Houra Mahmoudzadeh, Department of Management Science and Engineering
Partner(s): Cambridge Memorial Hospital
Optimal operating room scheduling at the Cambridge Memorial Hospital
A significant challenge faced by CMH is the optimization of the Operating Room schedule with surgical bookings. Current scheduling and booking software lack the ability to forecast surgical caseload, volumes, and demand for inpatient beds and can lead to underutilized resources during certain periods and strain during peak times. This challenge leads to bottlenecks in patient flow and on occasion can lead to overcapacity issues with hospital surgical beds and flow through the Post Anesthesia Care Unit (PACU). This project leverages data analytics, simulation, and optimization tools to maximize operating room utilization. By implementing a data-driven approach, we provide a software solution to proactively identify and address bottlenecks and optimize available OR time. As a result, this project identifies potential issues that lead to surgical backlogs and provides prescriptive actions to increase efficiency, ultimately leading to enhanced patient care.

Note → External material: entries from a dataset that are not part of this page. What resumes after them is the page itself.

### config.mk
export PLATFORM = sky130hd
export DESIGN_NAME = div_iter
export DESIGN_NICKNAME = d
export VERILOG_FILES = /design/src/rtl/div_iter.sv
export SDC_FILE = /design/constraint.sdc
export NUM_CORES = 1
export LEC_CHECK = 0
export BUFFER_PORTS_ARGS = -buffer_cell sky130_fd_sc_hd__buf_2
export CORE_MARGIN = 8
export CORE_UTILIZATION = 60
export DETAILED_ROUTE_END_ITERATION = 10
export GPL_TIMING_DRIVEN = 0
export HOLD_SLACK_MARGIN = 0.15
export PLACE_DENSITY = 0.83
export SLEW_MARGIN = 20
export SYNTH_ARGS = -nofsm -noshare
export SYNTH_HDL_FRONTEND = slang
export SYNTH_SLANG_ARGS = --single-unit
### constraint.sdc
create_clock -name clk -period 4 [get_ports clk]
set_input_delay 0.4 -clock clk [delete_from_list [all_inputs] [get_ports clk]]
set_output_delay 0.4 -clock clk [all_outputs]
set_load 0.005 [all_outputs]
### src/rtl/div_iter.sv
// div_iter -- iterative radix-2 restoring divider for the execute stage.
//
// The divider accepts one request while idle. It then produces one quotient
// bit per cycle with a single (DATA_LEN+1)-bit subtract-with-borrow, and holds
// the result until the consumer takes it. It follows the RISC-V M-extension
// semantics for DIV, DIVU, REM and REMU, including divide-by-zero and signed
// overflow.
//
// Ports:
//   clk         clock, all state changes on the rising edge
//   rst_n       asynchronous active-low reset
//   in_valid    request valid
//   in_ready    request can be accepted (high only while idle)
//   div_signed  1 = DIV/REM, 0 = DIVU/REMU
//   rem_sel     1 = return remainder, 0 = return quotient
//   dividend    dividend operand (sampled only at acceptance)
//   divisor     divisor operand (sampled only at acceptance)
//   flush       abort whatever is in progress; highest priority
//   out_valid   result valid
//   out_ready   consumer accepts the result
//   result      quotient or remainder
module div_iter #(
  parameter int DATA_LEN = 32
) (
  input  logic                clk,
  input  logic                rst_n,
  input  logic                in_valid,
  output logic                in_ready,
  input  logic                div_signed,
  input  logic                rem_sel,
  input  logic [DATA_LEN-1:0] dividend,
  input  logic [DATA_LEN-1:0] divisor,
  input  logic                flush,
  output logic                out_valid,
  input  logic                out_ready,
  output logic [DATA_LEN-1:0] result
);

  localparam int CNT_W = $clog2(DATA_LEN + 1);

  typedef enum logic [1:0] {
    IDLE = 2'd0,
    CALC = 2'd1,
    DONE = 2'd2
  } state_t;

  state_t              state_reg;
  logic [CNT_W-1:0]    cnt_reg;
  logic [DATA_LEN-1:0] rem_reg;       // partial remainder
  logic [DATA_LEN-1:0] quo_reg;       // working quotient / shifted dividend
  logic [DATA_LEN-1:0] dvs_reg;       // |divisor|
  logic                signed_reg;
  logic                rem_sel_reg;
  logic                quo_neg_reg;
  logic                rem_neg_reg;
  logic                in_ready_reg;
  logic                out_valid_reg;
  logic [DATA_LEN-1:0] result_reg;

  assign in_ready  = in_ready_reg;
  assign out_valid = out_valid_reg;
  assign result    = result_reg;

  // ---------------------------------------------------------------------
  // Request decode: operand magnitudes and special cases
  // ---------------------------------------------------------------------
  logic                dvd_neg;
  logic                dvs_neg;
  logic [DATA_LEN-1:0] dvd_abs;
  logic [DATA_LEN-1:0] dvs_abs;
  logic                div_zero;
  logic                sig_ovf;
  logic                accept;

  assign dvd_neg  = div_signed & dividend[DATA_LEN-1];
  assign dvs_neg  = div_signed & divisor[DATA_LEN-1];
  // For the most negative value the negation wraps back to itself. Read as
  // unsigned, that is still the correct magnitude.
  assign dvd_abs  = dvd_neg ? -dividend : dividend;
  assign dvs_abs  = dvs_neg ? -divisor  : divisor;
  assign div_zero = (divisor == '0);
  assign sig_ovf  = div_signed
                  && (dividend == {1'b1, {(DATA_LEN-1){1'b0}}})
                  && (divisor == '1);
  // in_ready_reg is high exactly while the state is IDLE.
  assign accept   = in_valid & in_ready_reg & ~flush;

  // ---------------------------------------------------------------------
  // One restoring step
  // ---------------------------------------------------------------------
  // The shifted remainder carries one extra bit. Because rem < |divisor|
  // <= 2^DATA_LEN-1, the shift can overflow DATA_LEN bits. With the extra
  // bit, the top bit of the (DATA_LEN+1)-bit difference is a true borrow.
  logic [DATA_LEN:0]   rem_sh;
  logic [DATA_LEN:0]   trial;
  logic                no_borrow;
  logic [DATA_LEN-1:0] rem_step;
  logic [DATA_LEN-1:0] quo_step;

  assign rem_sh    = {rem_reg, quo_reg[DATA_LEN-1]};
  assign trial     = rem_sh - {1'b0, dvs_reg};
  assign no_borrow = ~trial[DATA_LEN];
  assign rem_step  = no_borrow ? trial[DATA_LEN-1:0] : rem_sh[DATA_LEN-1:0];
  assign quo_step  = {quo_reg[DATA_LEN-2:0], no_borrow};

  // ---------------------------------------------------------------------
  // Sign fix-up applied when the result is published
  // ---------------------------------------------------------------------
  logic [DATA_LEN-1:0] quo_fix;
  logic [DATA_LEN-1:0] rem_fix;
  logic [DATA_LEN-1:0] fin_val;

  assign quo_fix = (signed_reg & quo_neg_reg) ? -quo_reg : quo_reg;
  assign rem_fix = (signed_reg & rem_neg_reg) ? -rem_reg : rem_reg;
  assign fin_val = rem_sel_reg ? rem_fix : quo_fix;

  // ---------------------------------------------------------------------
  // Control FSM with registered outputs
  // ---------------------------------------------------------------------
  // DONE is split into two phases. With out_valid low, the DONE cycle
  // publishes the result. This gives the DATA_LEN+1 latency for normal
  // requests and 1 for special cases. With out_valid high, DONE waits
  // for the handshake.
  always_ff @(posedge clk or negedge rst_n) begin
    if (!rst_n) begin
      state_reg     <= IDLE;
      cnt_reg       <= '0;
      rem_reg       <= '0;
      quo_reg       <= '0;
      dvs_reg       <= '0;
      signed_reg    <= 1'b0;
      rem_sel_reg   <= 1'b0;
      quo_neg_reg   <= 1'b0;
      rem_neg_reg   <= 1'b0;
      in_ready_reg  <= 1'b1;
      out_valid_reg <= 1'b0;
      result_reg    <= '0;
    end else if (flush) begin
      // Abort from any state. result keeps its last value.
      state_reg     <= IDLE;
      cnt_reg       <= '0;
      in_ready_reg  <= 1'b1;
      out_valid_reg <= 1'b0;
    end else begin
      case (state_reg)
        IDLE: begin
          if (accept) begin
            signed_reg   <= div_signed;
            rem_sel_reg  <= rem_sel;
            in_ready_reg <= 1'b0;
            if (div_zero) begin
              // Results come from the raw operands; no sign fix-up.
              quo_reg     <= '1;
              rem_reg     <= dividend;
              quo_neg_reg <= 1'b0;
              rem_neg_reg <= 1'b0;
              cnt_reg     <= '0;
              state_reg   <= DONE;
            end else if (sig_ovf) begin
              quo_reg     <= dividend;
              rem_reg     <= '0;
              quo_neg_reg <= 1'b0;
              rem_neg_reg <= 1'b0;
              cnt_reg     <= '0;
              state_reg   <= DONE;
            end else begin
              quo_reg     <= dvd_abs;
              rem_reg     <= '0;
              dvs_reg     <= dvs_abs;
              quo_neg_reg <= dvd_neg ^ dvs_neg;
              rem_neg_reg <= dvd_neg;
              cnt_reg     <= CNT_W'(DATA_LEN);
              state_reg   <= CALC;
            end
          end
        end

        CALC: begin
          rem_reg <= rem_step;
          quo_reg <= quo_step;
          cnt_reg <= cnt_reg - CNT_W'(1);
          if (cnt_reg == CNT_W'(1)) begin
            state_reg <= DONE;
          end
        end

        DONE: begin
          if (!out_valid_reg) begin
            result_reg    <= fin_val;
            out_valid_reg <= 1'b1;
          end else if (out_ready) begin
            out_valid_reg <= 1'b0;
            in_ready_reg  <= 1'b1;
            state_reg     <= IDLE;
          end
        end

        default: begin
          state_reg     <= IDLE;
          in_ready_reg  <= 1'b1;
          out_valid_reg <= 1'b0;
        end
      endcase
    end
  end

endmodule

==> impl_metrics.env <==
export IMPL_status="completed"
export IMPL_synth_compound_area_frac=0.258
export IMPL_num_io_pins=105
export IMPL_final_cell_mix="165 x nand2_1, 141 x dfrtp_1, 139 x o21ai_0"
export IMPL_wl_per_cell_um=18.8
export IMPL_max_vdd_ir_drop_v=0.000446
export IMPL_place_area_sq_um=11700
export IMPL_gp_congestion=0.990
export IMPL_synth_top_family_by_area="compound AO/OA/AOI/OAI gates"
export IMPL_ys_ff_latch=142
export IMPL_grt_pass1_vias=10208
export IMPL_synth_fa_ha_area_frac=0.0465
export IMPL_n_fill_cell=1490
export IMPL_cts_root_buf="clkbuf_16"
export IMPL_syn_inst=1384
export IMPL_num_rows=49
export IMPL_drv_cap=0
export IMPL_slew_viol_final=0
export IMPL_period_share=0.978
export IMPL_start_util=0.610
export IMPL_final_nets=1619
export IMPL_synth_nets=1495
export IMPL_synthFlopType="dfrtp_1"
export IMPL_setup_viol=0
export IMPL_track_usage=0.289
export IMPL_finClkSkew_ns=0.00575
export IMPL_worstPathCellList="inv_1, ha_1, fa_1, nand2b_1, a21oi_1, o21bai_1, a211oi_2, o31ai_1, a21o_1, a211oi_4, buf_4, clkbuf_4, clkbuf_4, a31oi_1, a22oi_1"
export IMPL_die_x_um=151
export IMPL_cts_buffers=17
export IMPL_route_detailed_drc=0
export IMPL_syn_area_sq_um=10900
export IMPL_synth_mux_area_frac=0.00779
export IMPL_wl_mm=32.9
export IMPL_cp_slowest_stage_delay_ns=0.46
export IMPL_pre_cts_ws_ns=-0.226
export IMPL_fin_area_sq_um=12400
export IMPL_postRouteAntennaNets=0
export IMPL_die_y_um=151
export IMPL_final_hold_viol_count=0
export IMPL_syn_avg_cell_area_sq_um=7.89
export IMPL_crit_type="reg -> reg"
export IMPL_crit_path_start_kind="flop"
export IMPL_power_total_uw=11000
export IMPL_period_needed_ns=3.91
export IMPL_final_common_cell="nand2_1"
export IMPL_dp_cells=1715
export IMPL_required_ns=4.35
export IMPL_crit_buf_inv=4
export IMPL_path_common_cell="clkbuf_4"
export IMPL_leakage_uw=0.00537
export IMPL_grt_max_degree=103
export IMPL_grt_overflow=0
export IMPL_drive_gt1_frac=0.128
export IMPL_synthArstFlopShare=1.00
export IMPL_fmaxAchievable_ghz=0.256
export IMPL_worstMarginPinSlew_ns=0.857
export IMPL_dp_hpwl_mm=26.1
export IMPL_layoutNonFillerInstCount=1752
export IMPL_grt_pass1_wl_mm=52.0
export IMPL_drt_initial_drc_count=1108
export IMPL_crit_path_max_fanout=10
export IMPL_min_path_type="in -> reg"
export IMPL_cp_arrival_ns=4.26
export IMPL_area_delta_synth_final_pct=13.6
export IMPL_synthXorXnorAreaFrac=0.113
export IMPL_yosys_area_share_simple=0.193
export IMPL_synth_edf_count=0
export IMPL_cts_htree_levels=4
export IMPL_port_buffers=101
export IMPL_dieArea_sq_um=22800
export IMPL_avgViaCountPerCell=6.17
export IMPL_vias=10815
export IMPL_multi_input_area_sq_um=6770
export IMPL_cp_slowest_cell="dfrtp_1"
export IMPL_final_seq_area_sq_um=3550
export IMPL_rsz0062_at_grt="false"
export IMPL_cts_num_sinks=142
export IMPL_clock_latency_ns=0.44
export IMPL_clock_path_buffers=2
export IMPL_ys_warnings_count=0
export IMPL_endpoint_kind="flop"
export IMPL_drtPass1Iterations=6
export IMPL_ys_seq_area_frac=0.326
export IMPL_setup_ws_ns=0.0870
export IMPL_crit_family="compound AO/OA/AOI/OAI gates"
export IMPL_power_density_nw_per_um2=886
export IMPL_core_sq_um=17900
export IMPL_synth_distinct_cells=79
export IMPL_cts_clk_slew_worst_paths_ns=0.06
export IMPL_worst_slew_margin_rel=0.414
export IMPL_antenna_found_initial=2
export IMPL_cts_tree="done"
## final cells by class
type | instances | area share
clock inverters | 12 | 0.0115
well taps | 229 | 0.0231
clock buffers | 20 | 0.0368
flip-flops and latches | 142 | 0.287
repair buffers | 105 | 0.0458
plain buffers | 80 | 0.0317
inverters | 60 | 0.0182
diodes | 2 | 0.000404
multi-input cells | 1102 | 0.546
## layer usage
layer / part of all wire / wire [um] / vias up / global-route usage
li1: - / - / 5220 / -
met1: 0.40 / 13300 / 4950 / 0.356
met2: 0.47 / 15400 / 536 / 0.478
met3: 0.082 / 2710 / 107 / 0.0475
met4: 0.047 / 1560 / 2 / 0.156
met5: 0.00027 / 9 / - / 0
## what timing repair did
item	in CTS	in global routing
hold buffers	1	0
buffers inserted	0	2
endpoints found under the setup margin	33	28
pin swaps	0	1
gates resized for setup	2	10
endpoints found under the hold margin	40	0
## synth_stat cells, types with 9 or more instances
| cell type | n | area, sq um |
|---|---|---|
| o31ai_1 | 28 | 210 |
| dfrtp_1 | 141 | 3530 |
| xnor2_1 | 72 | 631 |
| o41ai_1 | 9 | 78.8 |
| or3_1 | 13 | 81.3 |
| a21oi_1 | 131 | 656 |
| inv_1 | 60 | 225 |
| or4_1 | 10 | 75.1 |
| ha_1 | 39 | 488 |
| buf_2 | 10 | 50.1 |
| nand2b_1 | 12 | 75.1 |
| a31oi_1 | 31 | 194 |
| xor2_1 | 69 | 604 |
| and3_1 | 10 | 62.6 |
| nand4_1 | 9 | 56.3 |
| o22ai_1 | 27 | 169 |
| nand2_1 | 165 | 619 |
| o21ai_0 | 139 | 696 |
| nand3_1 | 22 | 110 |
| nor4_1 | 16 | 100 |
| clkbuf_1 | 57 | 214 |
| nor2b_1 | 9 | 56.3 |
| a211oi_1 | 10 | 75.1 |
| nor3_1 | 42 | 210 |
| nor2_1 | 98 | 368 |
| o21ai_1 | 32 | 160 |
| a21o_1 | 15 | 113 |
## metrics by stage
step,utilization,hold slack (ns),TNS [ns]
6_report,0.693,0.195,0
5_1_grt,0.693,0.195,0
4_1_cts,0.691,0.195,0
3_5_place_dp,0.656,0.296,-4.04
3_3_place_gp,0.654,0.448,-2.56
2_1_floorplan,-,0.104,0
## power breakdown
part / internal (uW) / total (uW) / switching, uW
Sequential: 2110 / 2990 / 883
Clock: 1000 / 1620 / 618
Combinational: 2600 / 6380 / 3780
Total: 5710 / 11000 / 5280
## worst paths after layout
path	cells past startpoint	startpoint	endpoint	slack [ns]
setup / recovery	15	quo_reg[31]	rem_reg[22]	0.09
setup reg to reg	15	quo_reg[31]	rem_reg[22]	0.09
min in group asynchronous	2	rst_n	cnt_reg[3]	0.42
hold / removal	2	rem_sel	rem_sel_reg	0.20
max in group asynchronous	3	rst_n	result[24]	2.80
hold reg to reg	2	result[25]	result[25]	0.46
## cell families after synthesis
logic type,Yosys count
AO/OA/AOI/OAI,473
AND/OR/NAND/NOR,440
flip-flops,142
XOR/XNOR,141
buffers and inverters,140
adder cells (fa/ha/maj),40
multiplexers,8
Note: power is estimated with default switching activity, not from simulation.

Yue Hu, Department of Mechanical and Mechatronics Engineering
Partner(s): KW4OHT
Enhancing senior care with social robots: A remote health monitoring initiative with KW4OHT
This project explores the use of social robots to enhance health monitoring for older adults, addressing challenges in traditional caregiving. Leveraging a user-centered design approach, the project focuses on integrating robots that assist with daily occurrences such as medication management and vital monitoring. We will collaborate directly with older adults, caregivers, and healthcare providers to ensure the technology aligns with real-world needs, via interviews and participatory design. The project focuses on enhancing accessibility and fostering engagement to improve health outcomes, ease caregiver burdens, and promote independence among older adults. By introducing interactive and personalized healthcare solutions, it aims to transform senior care and better support aging populations.